We need to export the model which has the best Test values.

# Construct the Optimal Model & Train on the Whole Data

#===========================Fill This===========================#
# 1. Construct the logistic regression model. Use the same `tol`, `solver` and `max_itr` as above.
# 2. Fit the model on the whole data set (mX).
oLogRegCls = LogisticRegression(penalty = optimalPenalty, tol = 5e-3, C = optimalC, solver = 'saga', max_iter = 10_000)
oLogRegCls = oLogRegCls.fit(mX, vY)
#===============================================================#

# Model Score (Accuracy)

print(f'The model score (Accuracy) is: {oLogRegCls.score(mX, vY):0.2%}.')

The model score (Accuracy) is: 93.84%.

(?) Does it match the results above? Why?

Explain / Interpret the Model#

Linear models, which works mostly on correlation, are relatively easy to interpret / explain.
In this section we’ll show how to interpret the weights of the classifier.

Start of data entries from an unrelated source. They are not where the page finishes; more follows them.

$ cat config.mk
export PLATFORM = sky130hd
export DESIGN_NAME = usb_control_request_arbiter
export DESIGN_NICKNAME = d
export VERILOG_FILES = /design/src/rtl/usbcra_pkg.sv /design/src/rtl/usbcra_state.sv /design/src/rtl/usbcra_decode.sv /design/src/rtl/usb_control_request_arbiter.sv
export SDC_FILE = /design/constraint.sdc
export NUM_CORES = 1
export LEC_CHECK = 0
export BUFFER_PORTS_ARGS = -buffer_cell sky130_fd_sc_hd__buf_2
export CAP_MARGIN = 20
export CORE_MARGIN = 3
export CORE_UTILIZATION = 40
export DETAILED_ROUTE_END_ITERATION = 8
export GPL_ROUTABILITY_DRIVEN = 1
export PLACE_DENSITY = 0.64
export SLEW_MARGIN = 20
export SYNTH_ARGS = -nofsm -noshare
export SYNTH_HDL_FRONTEND = slang
export SYNTH_SLANG_ARGS = --single-unit
export TNS_END_PERCENT = 50
$ cat constraint.sdc
create_clock -name clock -period 7.8 [get_ports clock]
set_clock_uncertainty 0.05 [all_clocks]
set_input_delay 1.17 -clock clock [delete_from_list [all_inputs] [get_ports clock]]
set_output_delay 1.17 -clock clock [all_outputs]
set_load 0.005 [all_outputs]
$ cat src/rtl/usbcra_pkg.sv
package usbcra_pkg;

   // alternate setting slots held on chip
   localparam int unsigned INTERFACE_SLOTS = 32;
   localparam int unsigned IFC_W = (INTERFACE_SLOTS > 1) ? $clog2(INTERFACE_SLOTS) : 1;

   // dispositions
   localparam logic [2:0] DISP_LOCAL     = 3'd0;
   localparam logic [2:0] DISP_ABSORB    = 3'd1;
   localparam logic [2:0] DISP_ARBITRATE = 3'd2;
   localparam logic [2:0] DISP_FORWARD   = 3'd3;
   localparam logic [2:0] DISP_STALL     = 3'd4;

   // local reply sources
   localparam logic [2:0] SRC_NONE      = 3'd0;
   localparam logic [2:0] SRC_DEVICE    = 3'd1;
   localparam logic [2:0] SRC_CONFIG    = 3'd2;
   localparam logic [2:0] SRC_STRING    = 3'd3;
   localparam logic [2:0] SRC_BOS       = 3'd4;
   localparam logic [2:0] SRC_QUALIFIER = 3'd5;
   localparam logic [2:0] SRC_OTHER     = 3'd6;
   localparam logic [2:0] SRC_STATE     = 3'd7;

   // arbitrated verbs
   localparam logic [1:0] VERB_NONE       = 2'd0;
   localparam logic [1:0] VERB_SET_CONFIG = 2'd1;
   localparam logic [1:0] VERB_SET_IFC    = 2'd2;
   localparam logic [1:0] VERB_CLEAR_HALT = 2'd3;

   // standard request codes
   localparam logic [7:0] REQ_GET_STATUS    = 8'd0;
   localparam logic [7:0] REQ_CLEAR_FEATURE = 8'd1;
   localparam logic [7:0] REQ_SET_FEATURE   = 8'd3;
   localparam logic [7:0] REQ_SET_ADDRESS   = 8'd5;
   localparam logic [7:0] REQ_GET_DESC      = 8'd6;
   localparam logic [7:0] REQ_SET_DESC      = 8'd7;
   localparam logic [7:0] REQ_GET_CONFIG    = 8'd8;
   localparam logic [7:0] REQ_SET_CONFIG    = 8'd9;
   localparam logic [7:0] REQ_GET_IFC       = 8'd10;
   localparam logic [7:0] REQ_SET_IFC       = 8'd11;
   localparam logic [7:0] REQ_SET_SEL       = 8'd48;
   localparam logic [7:0] REQ_SET_ISOCH     = 8'd49;

   // descriptor types
   localparam logic [7:0] DT_DEVICE    = 8'd1;
   localparam logic [7:0] DT_CONFIG    = 8'd2;
   localparam logic [7:0] DT_STRING    = 8'd3;
   localparam logic [7:0] DT_QUALIFIER = 8'd6;
   localparam logic [7:0] DT_OTHER     = 8'd7;
   localparam logic [7:0] DT_BOS       = 8'd15;

   // feature selectors
   localparam logic [15:0] FEAT_EP_HALT   = 16'd0;
   localparam logic [15:0] FEAT_WAKEUP    = 16'd1;
   localparam logic [15:0] FEAT_TEST_MODE = 16'd2;
   localparam logic [15:0] FEAT_U1        = 16'd48;
   localparam logic [15:0] FEAT_U2        = 16'd49;
   localparam logic [15:0] FEAT_LTM       = 16'd50;

   localparam logic [4:0] RECIP_ENDPOINT = 5'd2;
   localparam logic [1:0] TYPE_STANDARD  = 2'd0;

   typedef struct packed {
      logic        mode;
      logic [7:0]  request_type;
      logic [7:0]  request_code;
      logic [15:0] setup_value;
      logic [15:0] setup_index;
      logic [15:0] setup_length;
      logic [1:0]  commit_verb;
      logic [15:0] commit_arg0;
      logic [15:0] commit_arg1;
   } req_type;

   typedef struct packed {
      logic [2:0]  disposition;
      logic [2:0]  local_source;
      logic [7:0]  descriptor_index;
      logic [15:0] language_id;
      logic [7:0]  reply_byte;
      logic [15:0] reply_length;
      logic        reply_short;
      logic [1:0]  verb;
      logic [15:0] verb_arg0;
      logic [15:0] verb_arg1;
      logic [31:0] generation;
   } rsp_type;

   typedef struct packed {
      logic        en;
      logic [1:0]  verb;
      logic [15:0] arg0;
      logic [15:0] arg1;
   } commit_type;

endpackage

# Extract the Weights of the Classes

#===========================Fill This===========================#
# 1. Extract the weights of the model using the `coef_` attribute.
mW = oLogRegCls.coef_ #<! The model weights (Without the biases)
#===============================================================#

print(f'The coefficients / weights matrix has the dimensions: {mW.shape}')

The coefficients / weights matrix has the dimensions: (10, 784)

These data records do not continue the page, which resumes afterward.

--- config.mk ---
export PLATFORM = sky130hd
export DESIGN_NAME = dsbs_ctrl
export DESIGN_NICKNAME = d
export VERILOG_FILES = /design/src/hw/rtl/decaying_sine_bank_synth_core_defines.svh /design/src/hw/rtl/dsbs_pkg.sv /design/src/hw/rtl/dsbs_ctrl.sv
export SDC_FILE = /design/constraint.sdc
export NUM_CORES = 1
export LEC_CHECK = 0
export ABC_AREA = 1
export BUFFER_PORTS_ARGS = -buffer_cell sky130_fd_sc_hd__buf_4
export CAP_MARGIN = 20
export CORE_AREA = 5 5 42 44
export CTS_CLUSTER_SIZE = 8
export DETAILED_ROUTE_END_ITERATION = 8
export DIE_AREA = 0 0 47 49
export HOLD_SLACK_MARGIN = 0.05
export PLACE_DENSITY = 0.72
export SLEW_MARGIN = 25
export SYNTH_ARGS = -nofsm -noshare
export SYNTH_HDL_FRONTEND = slang
export SYNTH_SLANG_ARGS = --single-unit
--- constraint.sdc ---
create_clock -name clk -period 1.75 [get_ports clk]
set_input_delay 0.35 -clock clk [delete_from_list [all_inputs] [get_ports clk]]
set_output_delay 0.35 -clock clk [all_outputs]
set_load 0.01 [all_outputs]
--- src/hw/rtl/decaying_sine_bank_synth_core_defines.svh ---
// Assertion macros shared by the decaying sine bank RTL.
// Include this header in any file that carries concurrent checks; it needs clk and rst_n.
`ifndef DECAYING_SINE_BANK_SYNTH_CORE_DEFINES_SVH
`define DECAYING_SINE_BANK_SYNTH_CORE_DEFINES_SVH

// The consequent must hold in the cycle after the antecedent.
`define DSBS_ASSERT_NEXT(lbl, ante, cons) \
  lbl: assert property (@(posedge clk) disable iff (!rst_n) (ante) |=> (cons)) \
    else $error("dsbs: next-cycle check failed");

// The consequent must hold in the same cycle as the antecedent.
`define DSBS_ASSERT_NOW(lbl, ante, cons) \
  lbl: assert property (@(posedge clk) disable iff (!rst_n) (ante) |-> (cons)) \
    else $error("dsbs: same-cycle check failed");

`endif

--- src/hw/rtl/dsbs_pkg.sv ---
// Package for the decaying sine bank: sizes, codes, interface structs and the sine table.
// No dependencies; used by every module of the block.
package dsbs_pkg;

  localparam int MAX_PARTIALS     = 16;
  localparam int SINE_TABLE_DEPTH = 1024;

  localparam int SINE_AW   = $clog2(SINE_TABLE_DEPTH);
  localparam int PIDX_W    = (MAX_PARTIALS > 1) ? $clog2(MAX_PARTIALS) : 1;
  localparam int CNT_W     = $clog2(MAX_PARTIALS + 1);
  localparam int PROD_W    = 48;
  localparam int ACC_W     = PROD_W + $clog2(MAX_PARTIALS) + 1;
  localparam int GAIN_W    = 17;
  localparam int SCALE_W   = ACC_W + GAIN_W;
  localparam int DIV_CNT_W = $clog2(ACC_W + 1);
  localparam int MUL_CNT_W = $clog2(GAIN_W + 1);
  localparam int OUT_SHIFT = 37;

  localparam int CFG_IDX_W  = 8;
  localparam int CFG_DATA_W = 32;

  localparam logic [GAIN_W-1:0]  FULL_GAIN  = 17'h10000;
  localparam logic signed [23:0] SAMPLE_MAX = 24'sh7FFFFF;
  localparam logic signed [23:0] SAMPLE_MIN = -24'sh800000;
  localparam logic [63:0]        HALF_PI_Q30 = 64'd1686629713;

  // Register reset values.
  localparam logic [4:0]  PCOUNT_RESET    = 5'd1;
  localparam logic [31:0] PPH_RESET       = 32'd22906492;
  localparam logic [15:0] RAMP_STEP_RESET = 16'd1366;

  // Configuration register indexes.
  localparam logic [CFG_IDX_W-1:0] CFG_PARTIAL_COUNT  = 8'd0;
  localparam logic [CFG_IDX_W-1:0] CFG_PHASE_PER_HZ   = 8'd1;
  localparam logic [CFG_IDX_W-1:0] CFG_RAMP_UP_STEP   = 8'd2;
  localparam logic [CFG_IDX_W-1:0] CFG_RAMP_DOWN_STEP = 8'd3;

  typedef enum logic [1:0] {
    FUNC_TICK   = 2'd0,
    FUNC_ATTACK = 2'd1,
    FUNC_RETRIG = 2'd2,
    FUNC_LOAD   = 2'd3
  } func_t;

  typedef enum logic [3:0] {
    ST_IDLE, ST_PREP, ST_RD, ST_S1, ST_S2, ST_S3, ST_S4, ST_S5,
    ST_ACC, ST_DSET, ST_DIV, ST_MUL, ST_FIN
  } state_t;

  typedef struct packed {
    logic [4:0]  partial_count;
    logic [31:0] phase_per_hz;
    logic [15:0] ramp_up_step;
    logic [15:0] ramp_down_step;
  } cfg_t;

  // Commands from the controller to the datapath.
  typedef struct packed {
    logic accept;
    logic m1;
    logic wr_reload;
    logic wr_update;
    logic acc;
    logic next;
    logic div_init;
    logic div_step;
    logic mul_init;
    logic mul_step;
    logic out_load;
  } cmd_t;

  // Status from the datapath to the controller.
  typedef struct packed {
    logic pass_en;
    logic active;
    logic last;
    logic div_done;
    logic mul_done;
  } stat_t;

  typedef logic signed [23:0] sine_tab_t [SINE_TABLE_DEPTH];

  // Builds the sine table at elaboration: quadrant folding and a Taylor series in Q30.
  function automatic sine_tab_t build_sine_tab();
    sine_tab_t          tab;
    logic [63:0]        turn;
    logic [63:0]        r;
    logic [63:0]        x;
    logic [63:0]        x2;
    logic [63:0]        term;
    logic [63:0]        s;
    logic signed [63:0] sum;
    logic signed [63:0] val;
    logic [1:0]         quad;
    for (int i = 0; i < SINE_TABLE_DEPTH; i++) begin
      turn = (64'(i) << 32) / 64'(SINE_TABLE_DEPTH);
      quad = turn[31:30];
      r    = {34'd0, turn[29:0]};
      if (quad[0]) begin
        r = 64'h4000_0000 - r;
      end
      x    = (r * HALF_PI_Q30) >> 30;
      x2   = (x * x) >> 30;
      term = x;
      sum  = $signed(x);
      for (int k = 1; k <= 7; k++) begin
        term = (term * x2) >> 30;
        case (k)
          1: begin
            term = term / 64'd6;
          end
          2: begin
            term = term / 64'd20;
          end
          3: begin
            term = term / 64'd42;
          end
          4: begin
            term = term / 64'd72;
          end
          5: begin
            term = term / 64'd110;
          end
          6: begin
            term = term / 64'd156;
          end
          default: begin
            term = term / 64'd210;
          end
        endcase
        if (k[0]) begin
          sum = sum - $signed(term);
        end else begin
          sum = sum + $signed(term);
        end
      end
      if (sum < 0) begin
        sum = '0;
      end
      s   = $unsigned(sum);
      val = $signed((s * 64'd8388607 + 64'd536870912) >> 30);
      if (val > 64'sd8388607) begin
        val = 64'sd8388607;
      end
      if (quad[1]) begin
        val = -val;
      end
      tab[i] = 24'(val);
    end
    return tab;
  endfunction

endpackage

--- src/hw/rtl/dsbs_ctrl.sv ---
// Controller state machine of the decaying sine bank: sequences each tick over the partials,
// the divider and the gain multiplier, and owns the result valid. Depends on dsbs_pkg.
module dsbs_ctrl (
  input  logic            clk,
  input  logic            rst_n,
  input  logic            in_valid,
  input  logic [1:0]      in_func,
  output logic            in_stall,
  output logic            out_valid,
  input  logic            out_stall,
  input  dsbs_pkg::stat_t stat,
  output dsbs_pkg::cmd_t  cmd
);
  import dsbs_pkg::*;

  state_t st_r;
  state_t st_nxt;
  logic   out_valid_r;
  logic   out_valid_nxt;

  // State and result valid registers.
  always_ff @(posedge clk) begin
    if (!rst_n) begin
      st_r        <= ST_IDLE;
      out_valid_r <= 1'b0;
    end else begin
      st_r        <= st_nxt;
      out_valid_r <= out_valid_nxt;
    end
  end

  // Next state and commands.
  always_comb begin
    st_nxt        = st_r;
    cmd           = '0;
    out_valid_nxt = out_valid_r & out_stall;
    in_stall      = (st_r != ST_IDLE);
    case (st_r)
      ST_IDLE: begin
        if (in_valid) begin
          cmd.accept = 1'b1;
          if (in_func == FUNC_TICK) begin
            st_nxt = ST_PREP;
          end
        end
      end
      ST_PREP: begin
        st_nxt = stat.pass_en ? ST_RD : ST_FIN;
      end
      ST_RD: begin
        st_nxt = ST_S1;
      end
      ST_S1: begin
        cmd.m1 = 1'b1;
        if (stat.active) begin
          st_nxt = ST_S2;
        end else begin
          // Reload only: the partial is restarted but produces nothing.
          cmd.wr_reload = 1'b1;
          cmd.next      = 1'b1;
          st_nxt        = stat.last ? ST_FIN : ST_RD;
        end
      end
      ST_S2: begin
        st_nxt = ST_S3;
      end
      ST_S3: begin
        st_nxt = ST_S4;
      end
      ST_S4: begin
        cmd.wr_update = 1'b1;
        st_nxt        = ST_S5;
      end
      ST_S5: begin
        st_nxt = ST_ACC;
      end
      ST_ACC: begin
        cmd.acc  = 1'b1;
        cmd.next = 1'b1;
        st_nxt   = stat.last ? ST_DSET : ST_RD;
      end
      ST_DSET: begin
        cmd.div_init = 1'b1;
        st_nxt       = ST_DIV;
      end
      ST_DIV: begin
        if (stat.div_done) begin
          cmd.mul_init = 1'b1;
          st_nxt       = ST_MUL;
        end else begin
          cmd.div_step = 1'b1;
        end
      end
      ST_MUL: begin
        if (stat.mul_done) begin
          st_nxt = ST_FIN;
        end else begin
          cmd.mul_step = 1'b1;
        end
      end
      ST_FIN: begin
        if (!out_valid_r || !out_stall) begin
          cmd.out_load  = 1'b1;
          out_valid_nxt = 1'b1;
          st_nxt        = ST_IDLE;
        end
      end
      default: begin
        st_nxt = ST_IDLE;
      end
    endcase
  end

  assign out_valid = out_valid_r;

endmodule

Since the weights basically match each pixel of the input image (As a vector) then we can display them as an image.

# Plot the Weights as Images

#===========================Fill This===========================#
# 1. Convert the weights into the form of an image.
# 2. Plot it using `imshow()` of Matplotlib.
# !! You may use `PlotMnistImages()` to do this for you, look at its code.

hF = PlotMnistImages(mW, range(10), numRows = 2, numCols = 5, randomChoice = False)
#===============================================================#

---------------------------------------------------------------------------
TypeError                                 Traceback (most recent call last)
Cell In[26], line 8
      1 # Plot the Weights as Images
      2 
      3 #===========================Fill This===========================#
      4 # 1. Convert the weights into the form of an image.
      5 # 2. Plot it using `imshow()` of Matplotlib.
      6 # !! You may use `PlotMnistImages()` to do this for you, look at its code.
----> 8 hF = PlotMnistImages(mW, range(10), numRows = 1, numCols = 5, randomChoice = False)
      9 #===============================================================#

TypeError: PlotMnistImages() got an unexpected keyword argument 'numRows'

(?) Could you explain the results and how the model works?
(#) Usually, for linear models, it is important to have zero mean features.
(!) Run the above using the StandardScaler() as part of the pipeline (Don’t alter the images themselves!)